Automatic Channel Pruning for Multi-Head Attention
Eunho Lee, Youngbae Hwang
TL;DR
This work tackles the challenge of pruning vision transformers without collapsing the expressive power of multi-head attention. It introduces APMA, a multi-head aware automatic pruning framework that uses similarity-based weights, head-wise pruning synchronization, a reweight module to offset information loss, and a data-driven initialization for linear attention, enabling pruning of both original and linear attention mechanisms. Applied to FlattenTransformer, APMA yields state-of-the-art efficiency-accuracy trade-offs across MACs, with notable throughput gains, and demonstrates robust ablations showing the contribution of each component.
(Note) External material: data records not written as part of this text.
File: src/rtl/core/mwo_pkg.sv
// Package: shared types, constants and lookup tables for the oscillator.
`default_nettype none
package mwo_pkg;
    localparam int CFG_IDX_W  = 2;
    localparam int CFG_DATA_W = 18;

    localparam logic [CFG_IDX_W-1:0] REG_WAVE_SHAPE  = 2'd0;
    localparam logic [CFG_IDX_W-1:0] REG_SAMPLE_RATE = 2'd1;
    localparam logic [CFG_IDX_W-1:0] REG_AMP_GAIN    = 2'd2;

    localparam logic [1:0] SHAPE_SINE     = 2'd0;
    localparam logic [1:0] SHAPE_SQUARE   = 2'd1;
    localparam logic [1:0] SHAPE_SAWTOOTH = 2'd2;
    localparam logic [1:0] SHAPE_TRIANGLE = 2'd3;

    typedef enum logic [2:0] {
        ST_IDLE,
        ST_MUL,
        ST_MOD,
        ST_DIV,
        ST_SHAPE,
        ST_CLIP,
        ST_OUT
    } t_state;

    // controller -> datapath
    typedef struct packed {
        logic load;
        logic mul_step;
        logic mod_step;
        logic div_step;
        logic shape;
        logic clip;
    } t_cmd;

    // datapath -> controller
    typedef struct packed {
        logic mul_done;
        logic mod_done;
        logic div_done;
    } t_status;

    function automatic logic [15:0] sine_tab(input logic [5:0] i);
        logic [15:0] v;
        v = 16'd0;
        unique case (i)
            6'd0: v = 16'd0;      6'd1: v = 16'd1608;   6'd2: v = 16'd3212;
            6'd3: v = 16'd4808;   6'd4: v = 16'd6393;   6'd5: v = 16'd7962;
            6'd6: v = 16'd9512;   6'd7: v = 16'd11039;  6'd8: v = 16'd12540;
            6'd9: v = 16'd14010;  6'd10: v = 16'd15447; 6'd11: v = 16'd16846;
            6'd12: v = 16'd18205; 6'd13: v = 16'd19520; 6'd14: v = 16'd20788;
            6'd15: v = 16'd22006; 6'd16: v = 16'd23170; 6'd17: v = 16'd24279;
            6'd18: v = 16'd25330; 6'd19: v = 16'd26320; 6'd20: v = 16'd27246;
            6'd21: v = 16'd28106; 6'd22: v = 16'd28899; 6'd23: v = 16'd29622;
            6'd24: v = 16'd30274; 6'd25: v = 16'd30853; 6'd26: v = 16'd31357;
            6'd27: v = 16'd31786; 6'd28: v = 16'd32138; 6'd29: v = 16'd32413;
            6'd30: v = 16'd32610; 6'd31: v = 16'd32729; 6'd32: v = 16'd32768;
            default: v = 16'd32768;
        endcase
        return v;
    endfunction

    function automatic logic [14:0] tanh_tab(input logic [5:0] i);
        logic [14:0] v;
        v = 15'd32767;
        unique case (i)
            6'd0: v = 15'd0;      6'd1: v = 15'd4075;   6'd2: v = 15'd8025;
            6'd3: v = 15'd11743;  6'd4: v = 15'd15143;  6'd5: v = 15'd18173;
            6'd6: v = 15'd20813;  6'd7: v = 15'd23066;  6'd8: v = 15'd24956;
            6'd9: v = 15'd26520;  6'd10: v = 15'd27797; 6'd11: v = 15'd28830;
            6'd12: v = 15'd29660; 6'd13: v = 15'd30322; 6'd14: v = 15'd30847;
            6'd15: v = 15'd31262; 6'd16: v = 15'd31589; 6'd17: v = 15'd31846;
            6'd18: v = 15'd32048; 6'd19: v = 15'd32206; 6'd20: v = 15'd32329;
            6'd21: v = 15'd32426; 6'd22: v = 15'd32501; 6'd23: v = 15'd32560;
            6'd24: v = 15'd32606; 6'd25: v = 15'd32642; 6'd26: v = 15'd32670;
            6'd27: v = 15'd32691; 6'd28: v = 15'd32708; 6'd29: v = 15'd32721;
            6'd30: v = 15'd32732; 6'd31: v = 15'd32740; 6'd32: v = 15'd32746;
            6'd33: v = 15'd32751; 6'd34: v = 15'd32755; 6'd35: v = 15'd32758;
            6'd36: v = 15'd32760; 6'd37: v = 15'd32762; 6'd38: v = 15'd32763;
            6'd39: v = 15'd32764; 6'd40: v = 15'd32765; 6'd41: v = 15'd32766;
            6'd42: v = 15'd32766; 6'd43: v = 15'd32767; 6'd44: v = 15'd32767;
            default: v = 15'd32767;
        endcase
        return v;
    endfunction
endpackage
`default_nettype wire

File: src/rtl/core/mwo_ctrl.sv
// Controller: sequences load, multiply, reduce, divide, shape, clip and output.
`default_nettype none
module mwo_ctrl (
    input  wire              i_clk,
    input  wire              i_rst_n,
    input  wire              i_in_valid,
    output logic             o_in_ready,
    output logic             o_out_valid,
    input  wire              i_out_ready,
    input  mwo_pkg::t_status i_status,
    output mwo_pkg::t_cmd    o_cmd
);
    import mwo_pkg::*;

    t_state r_state, n_state;

    always_ff @(posedge i_clk) begin
        if (!i_rst_n) begin
            r_state <= ST_IDLE;
        end else begin
            r_state <= n_state;
        end
    end

    always_comb begin
        n_state     = r_state;
        o_cmd       = '0;
        o_in_ready  = 1'b0;
        o_out_valid = 1'b0;
        unique case (r_state)
            ST_IDLE: begin
                o_in_ready = 1'b1;
                if (i_in_valid) begin
                    o_cmd.load = 1'b1;
                    n_state    = ST_MUL;
                end
            end
            ST_MUL: begin
                o_cmd.mul_step = 1'b1;
                if (i_status.mul_done) n_state = ST_MOD;
            end
            ST_MOD: begin
                o_cmd.mod_step = 1'b1;
                if (i_status.mod_done) n_state = ST_DIV;
            end
            ST_DIV: begin
                o_cmd.div_step = 1'b1;
                if (i_status.div_done) n_state = ST_SHAPE;
            end
            ST_SHAPE: begin
                o_cmd.shape = 1'b1;
                n_state     = ST_CLIP;
            end
            ST_CLIP: begin
                o_cmd.clip = 1'b1;
                n_state    = ST_OUT;
            end
            ST_OUT: begin
                // result word sits in the output register until taken
                o_out_valid = 1'b1;
                o_in_ready  = i_out_ready;
                if (i_out_ready) begin
                    if (i_in_valid) begin
                        o_cmd.load = 1'b1;
                        n_state    = ST_MUL;
                    end else begin
                        n_state = ST_IDLE;
                    end
                end
            end
            default: n_state = ST_IDLE;
        endcase
    end
endmodule
`default_nettype wire

File: src/rtl/core/mwo_dp.sv
// Datapath: index, shift-add multiply, modular reduction, phase divide, wave, tanh.
`default_nettype none
module mwo_dp #(
    parameter int INDEX_BITS  = 32,
    parameter int PHASE_BITS  = 24,
    parameter int SAMPLE_BITS = 16
) (
    input  wire                     i_clk,
    input  wire                     i_rst_n,
    input  mwo_pkg::t_cmd           i_cmd,
    output mwo_pkg::t_status        o_status,
    input  wire [31:0]              i_frequency,
    input  wire                     i_first,
    input  wire [1:0]               i_wave_shape,
    input  wire [17:0]              i_sample_rate,
    input  wire [15:0]              i_amp_gain,
    output logic [SAMPLE_BITS-1:0]  o_sample
);
    import mwo_pkg::*;

    localparam int MW    = 26;               // modulus width: 256*rate
    localparam int PW    = 32 + INDEX_BITS;  // product width
    localparam int MCW   = $clog2(PW + 1);
    localparam int DCW   = $clog2(PHASE_BITS + 1);
    localparam int SH    = PHASE_BITS - 15;

    logic [INDEX_BITS-1:0] r_index;
    logic [INDEX_BITS-1:0] r_idx;
    logic [31:0]           r_freq;
    logic [MW-1:0]         r_m;
    logic [PW-1:0]         r_prod;
    logic [MCW-1:0]        r_cnt;
    logic [MW:0]           r_rem;
    logic [PHASE_BITS-1:0] r_phase;
    logic signed [17:0]    r_w;
    logic signed [34:0]    r_x;

    logic [17:0]  rate_eff;
    logic [MW:0]  rem_sh;
    logic [MW:0]  div_sh;
    logic [14:0]  q;
    logic [12:0]  pos;
    logic [13:0]  spos;
    logic [16:0]  qs_i;
    logic [16:0]  qs_n;
    logic [18:0]  qs_d;
    logic signed [17:0] wave;
    logic [34:0]  mag;
    logic [5:0]   ti;
    logic [15:0]  tf;
    logic [14:0]  t0;
    logic [14:0]  t1;
    logic [31:0]  tprod;
    logic [15:0]  tv;
    logic [14:0]  tmag;
    logic [SAMPLE_BITS-1:0] smag;

    assign rate_eff = (i_sample_rate == 18'd0) ? 18'd1 : i_sample_rate;

    always_ff @(posedge i_clk) begin
        if (!i_rst_n) begin
            r_index <= '0;
        end else if (i_cmd.load) begin
            r_index <= (i_first ? '0 : r_index) + 1'b1;
        end
    end

    // product is reduced mod m bit-serially from the top
    assign rem_sh = {r_rem[MW-1:0], r_prod[PW-1]};
    assign div_sh = {r_rem[MW-1:0], 1'b0};

    always_ff @(posedge i_clk) begin
        if (i_cmd.load) begin
            r_idx  <= i_first ? '0 : r_index;
            r_freq <= i_frequency;
            r_m    <= {rate_eff, 8'd0};
            r_prod <= '0;
            r_cnt  <= '0;
        end else if (i_cmd.mul_step) begin
            // one index bit per cycle, MSB first
            r_prod <= {r_prod[PW-2:0], 1'b0}
                      + (r_idx[INDEX_BITS-1] ? PW'(r_freq) : PW'(0));
            r_idx  <= {r_idx[INDEX_BITS-2:0], 1'b0};
            r_cnt  <= (r_cnt == MCW'(INDEX_BITS - 1)) ? '0 : r_cnt + 1'b1;
            r_rem  <= '0;
        end else if (i_cmd.mod_step) begin
            r_rem  <= (rem_sh >= {1'b0, r_m}) ? rem_sh - {1'b0, r_m} : rem_sh;
            r_prod <= {r_prod[PW-2:0], 1'b0};
            // wraps to zero on the last step, ready for the divide
            r_cnt  <= (r_cnt == MCW'(PW - 1)) ? '0 : r_cnt + 1'b1;
        end else if (i_cmd.div_step) begin
            // restoring division of rem*2^PHASE_BITS by m
            r_rem   <= (div_sh >= {1'b0, r_m}) ? div_sh - {1'b0, r_m} : div_sh;
            r_phase <= {r_phase[PHASE_BITS-2:0], div_sh >= {1'b0, r_m}};
            r_cnt   <= r_cnt + 1'b1;
        end
        if (i_cmd.shape) r_w <= wave;
        if (i_cmd.clip) r_x <= 35'(r_w) * 35'($signed({1'b0, i_amp_gain}));
    end

    assign o_status.mul_done = i_cmd.mul_step && (r_cnt == MCW'(INDEX_BITS - 1));
    assign o_status.mod_done = i_cmd.mod_step && (r_cnt == MCW'(PW - 1));
    assign o_status.div_done = i_cmd.div_step && (r_cnt[DCW-1:0] == DCW'(PHASE_BITS - 1));

    generate
        if (SH >= 0) begin : g_qr
            assign q = r_phase[SH +: 15];
        end else begin : g_ql
            assign q = 15'({r_phase, {(-SH){1'b0}}});
        end
    endgenerate

    always_comb begin
        pos  = q[12:0];
        spos = q[13] ? 14'd8192 - {1'b0, pos} : {1'b0, pos};
        qs_i = {1'b0, sine_tab({1'b0, spos[12:8]})};
        qs_n = {1'b0, sine_tab({1'b0, spos[12:8]} + 6'd1)};
        qs_d = 19'(qs_n - qs_i) * 19'(spos[7:0]);
        if (spos[13]) begin
            qs_i = 17'd32768;
        end else begin
            qs_i = qs_i + {6'd0, qs_d[18:8]};
        end
        wave = 18'sd0;
        case (i_wave_shape)
            SHAPE_SINE:   wave = q[14] ? -$signed({1'b0, qs_i}) : $signed({1'b0, qs_i});
            SHAPE_SQUARE: wave = (r_phase != '0 && !r_phase[PHASE_BITS-1])
                                 ? 18'sd32768 : -18'sd32768;
            SHAPE_SAWTOOTH: wave = $signed({2'b0, q, 1'b0}) - 18'sd32768;
            default: wave = !q[14] ? $signed({1'b0, q, 2'b0}) - 18'sd32768
                                  : 18'sd98304 - $signed({1'b0, q, 2'b0});
        endcase
    end

    always_comb begin
        mag   = r_x[34] ? 35'(-r_x) : 35'(r_x);
        ti    = (mag[34:24] >= 11'd44) ? 6'd44 : 6'(mag[29:24]);
        tf    = mag[23:8];
        t0    = tanh_tab(ti);
        t1    = tanh_tab(ti + 6'd1);
        tprod = 32'(t1 - t0) * 32'(tf);
        tv    = (mag[34:24] >= 11'd44) ? 16'd32767 : 16'(t0) + 16'(tprod[31:16]);
        tmag  = tv[15] ? 15'd32767 : tv[14:0];
        if (SAMPLE_BITS >= 16)
            smag = SAMPLE_BITS'({tmag, {(SAMPLE_BITS>16 ? SAMPLE_BITS-16 : 1){1'b0}}}
                                >> (SAMPLE_BITS>16 ? 0 : 1));
        else smag = SAMPLE_BITS'(tmag >> (16 - SAMPLE_BITS));
    end

    // output sample taken from the registered product
    assign o_sample = r_x[34] ? SAMPLE_BITS'(-smag) : smag;
endmodule
`default_nettype wire

File: src/rtl/core/multi_waveform_oscillator_unit.sv
// Top level: oscillator with configuration registers, controller and datapath.
//
// Usage:
//   Slave stream: s_axis_tdata carries frequency (unsigned Q24.8 Hz), s_axis_tuser
//   carries the first flag, which restarts the sample index at zero.
//   Master stream: m_axis_tdata carries one signed Q1.15 sample per input word.
//   Configuration: i_cfg_we/i_cfg_idx/i_cfg_data; index 0 wave shape,
//   1 sample rate, 2 amplitude gain. Write only while idle.
//   Sequence: shift-add multiply over the INDEX_BITS index bits, modular
//   reduction over the 32+INDEX_BITS product bits, phase division over the
//   PHASE_BITS quotient bits, then a wave step and a multiply/clip step,
//   after which m_axis_tvalid rises. One word at a time: a new word is not
//   taken until the last result is taken; the bit-serial loops, the
//   reduction most, set the time each word takes.
//   The result waits in the output register while the receiver stalls; a new
//   word is accepted in the same cycle the result is taken.
//   Reset (synchronous, active low) restores register defaults and clears the
//   sample index.
`default_nettype none
module multi_waveform_oscillator_unit #(
    parameter int INDEX_BITS  = 32,
    parameter int PHASE_BITS  = 24,
    parameter int SAMPLE_BITS = 16
) (
    input  wire                          i_clk,
    input  wire                          i_rst_n,
    input  wire                          s_axis_tvalid,
    output logic                         s_axis_tready,
    input  wire [31:0]                   s_axis_tdata,  // [31:0] frequency
    input  wire                          s_axis_tuser,  // [0] first
    output logic                         m_axis_tvalid,
    input  wire                          m_axis_tready,
    output logic [((SAMPLE_BITS+7)/8)*8-1:0] m_axis_tdata, // [SAMPLE_BITS-1:0] sample
    input  wire                          i_cfg_we,
    input  wire [mwo_pkg::CFG_IDX_W-1:0] i_cfg_idx,
    input  wire [mwo_pkg::CFG_DATA_W-1:0] i_cfg_data
);
    import mwo_pkg::*;

    localparam int TDW = ((SAMPLE_BITS + 7) / 8) * 8;

    logic [1:0]  r_wave_shape;
    logic [17:0] r_sample_rate;
    logic [15:0] r_amp_gain;
    t_cmd        cmd;
    t_status     status;
    logic [SAMPLE_BITS-1:0] sample;

    always_ff @(posedge i_clk) begin
        if (!i_rst_n) begin
            r_wave_shape  <= SHAPE_SINE;
            r_sample_rate <= 18'd48000;
            r_amp_gain    <= 16'd4096;
        end else if (i_cfg_we) begin
            unique case (i_cfg_idx)
                REG_WAVE_SHAPE:  r_wave_shape  <= i_cfg_data[1:0];
                REG_SAMPLE_RATE: r_sample_rate <= i_cfg_data;
                REG_AMP_GAIN:    r_amp_gain    <= i_cfg_data[15:0];
                default: ;
            endcase
        end
    end

    mwo_ctrl u_ctrl (
        .i_clk       (i_clk),
        .i_rst_n     (i_rst_n),
        .i_in_valid  (s_axis_tvalid),
        .o_in_ready  (s_axis_tready),
        .o_out_valid (m_axis_tvalid),
        .i_out_ready (m_axis_tready),
        .i_status    (status),
        .o_cmd       (cmd)
    );

    mwo_dp #(
        .INDEX_BITS  (INDEX_BITS),
        .PHASE_BITS  (PHASE_BITS),
        .SAMPLE_BITS (SAMPLE_BITS)
    ) u_dp (
        .i_clk        (i_clk),
        .i_rst_n      (i_rst_n),
        .i_cmd        (cmd),
        .o_status     (status),
        .i_frequency  (s_axis_tdata),
        .i_first      (s_axis_tuser),
        .i_wave_shape (r_wave_shape),
        .i_sample_rate(r_sample_rate),
        .i_amp_gain   (r_amp_gain),
        .o_sample     (sample)
    );

    assign m_axis_tdata = TDW'(sample);
endmodule
`default_nettype wire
The approach advances practical deployment of efficient transformers on large-scale vision benchmarks like ImageNet-1K and sets the stage for extension to detection and segmentation tasks.
Abstract
Despite the strong performance of Transformers, their quadratic computation complexity presents challenges in applying them to vision tasks. Automatic pruning is one of effective methods for reducing computation complexity without heuristic approaches. However, directly applying it to multi-head attention is not straightforward due to channel misalignment. In this paper, we propose an automatic channel pruning method to take into account the multi-head attention mechanism. First, we incorporate channel similarity-based weights into the pruning indicator to preserve more informative channels in each head. Then, we adjust pruning indicator to enforce removal of channels in equal proportions across all heads, preventing the channel misalignment. We also add a reweight module to compensate for information loss resulting from channel removal, and an effective initialization step for pruning indicator based on difference of attention between original structure and each channel. Our proposed method can be used to not only original attention, but also linear attention, which is more efficient as linear complexity with respect to the number of tokens. On ImageNet-1K, applying our pruning method to the FLattenTransformer, which includes both attention mechanisms, shows outperformed accuracy for several MACs compared with previous state-of-the-art efficient models and pruned methods. Code will be available soon.